Le régulateur américain des marchés à terme (CFTC) a différé la demande du London Metal Exchange d’autoriser les traders américains à accéder directement à son système de de trading électronique et d’appariement des ordres. La CFTC évoque des problèmes liés aux entrepôts d’aluminium du LME, pour lesquels une réforme du stockage a été engagée.
Fitch Ratings a ramené la perspective sur la note du Brésil de stable à négative, tout en confirmant sa note de long terme à «BBB». Des performances économiques médiocres, des déséquilibres macroéconomiques croissants, la dégradation des finances publiques et une forte augmentation de la dette publique expliquent l’abaissement de la perspective, estime l’agence. Fitch prend acte du processus d’ajustement macroéconomique décidé par Brasilia mais ajoute que les risques liés à sa mise en œuvre et à sa durabilité persistent.
Une croissance économique médiocre pourrait devenir la «nouvelle réalité» avec à la clé des chômeurs par millions et une multiplication des risques d’instabilité financière, estime la directrice générale du FMI dans un discours prononcé à l’Atlantic Council de Washington. Christine Lagarde avait déjà dit en octobre que l'économie mondiale risquait d'être confinée à une trajectoire de croissance «médiocre», en l’absence d’une réaction des autorités compétentes.

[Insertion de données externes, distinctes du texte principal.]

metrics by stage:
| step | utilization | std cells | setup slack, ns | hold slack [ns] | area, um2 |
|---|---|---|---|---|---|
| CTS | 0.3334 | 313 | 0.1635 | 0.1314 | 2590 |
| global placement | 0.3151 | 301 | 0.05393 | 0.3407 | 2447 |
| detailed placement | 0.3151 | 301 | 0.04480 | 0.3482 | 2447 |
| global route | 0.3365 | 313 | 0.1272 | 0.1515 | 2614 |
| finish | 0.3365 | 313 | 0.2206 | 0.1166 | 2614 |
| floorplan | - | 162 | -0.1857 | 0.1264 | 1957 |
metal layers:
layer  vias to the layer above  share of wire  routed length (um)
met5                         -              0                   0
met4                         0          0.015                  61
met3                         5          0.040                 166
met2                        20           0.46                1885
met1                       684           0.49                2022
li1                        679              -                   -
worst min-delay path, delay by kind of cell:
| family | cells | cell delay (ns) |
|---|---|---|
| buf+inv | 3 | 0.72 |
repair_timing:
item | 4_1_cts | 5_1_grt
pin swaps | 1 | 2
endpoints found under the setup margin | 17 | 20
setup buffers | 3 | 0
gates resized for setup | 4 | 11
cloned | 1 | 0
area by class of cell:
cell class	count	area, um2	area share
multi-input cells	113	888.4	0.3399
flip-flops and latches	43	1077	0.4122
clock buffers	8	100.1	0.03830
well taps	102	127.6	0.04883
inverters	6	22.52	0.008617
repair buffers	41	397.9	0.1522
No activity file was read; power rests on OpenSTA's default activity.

Martine de Fréminville, responsable de la gestion obligataire du Groupe Prévoir, a expliqué, au micro de l’Agefi TV, que l’institution était en train de diversifier son portefeuille obligataire. «Nous étions auparavant essentiellement investis en obligations d’Etat français et obligations du secteur parapublic, a-t-elle déclaré. Bien évidemment, compte tenu des niveaux actuels de taux, nous avons été obligés de diversifier notre allocation d’actifs.» Si, traditionnellement, le Groupe Prévoir détient des fortes poches immobilier (14%) et actions (14%), il avait cependant effectué le choix «de ne pas prendre de risque» sur le marché obligataire. «Nous avons commencé à investir dans des obligations high yield de façon marginale, autour de 1 à 2% du portefeuille, a affirmé la responsable de la gestion obligataire. Nous redoutons l'émergence d’une bulle, donc nous prenons des risques tout à fait mesurés. La bulle obligataire, si elle se produit, n’affectera pas nécessairement les spread de taux des obligations high yield». En plus des obligations high yield, le Groupe Prévoir a récemment effectuer des placement dans les obligations à taux variables, alors qu’il n’en détenait que très peu en portefeuille jusque-là. Enfin Martine de Fréminville a indiqué que le Groupe «étudiait l'éventualité d’investir dans des sous-jacents taux d’intérêt, comme des fonds de loans.»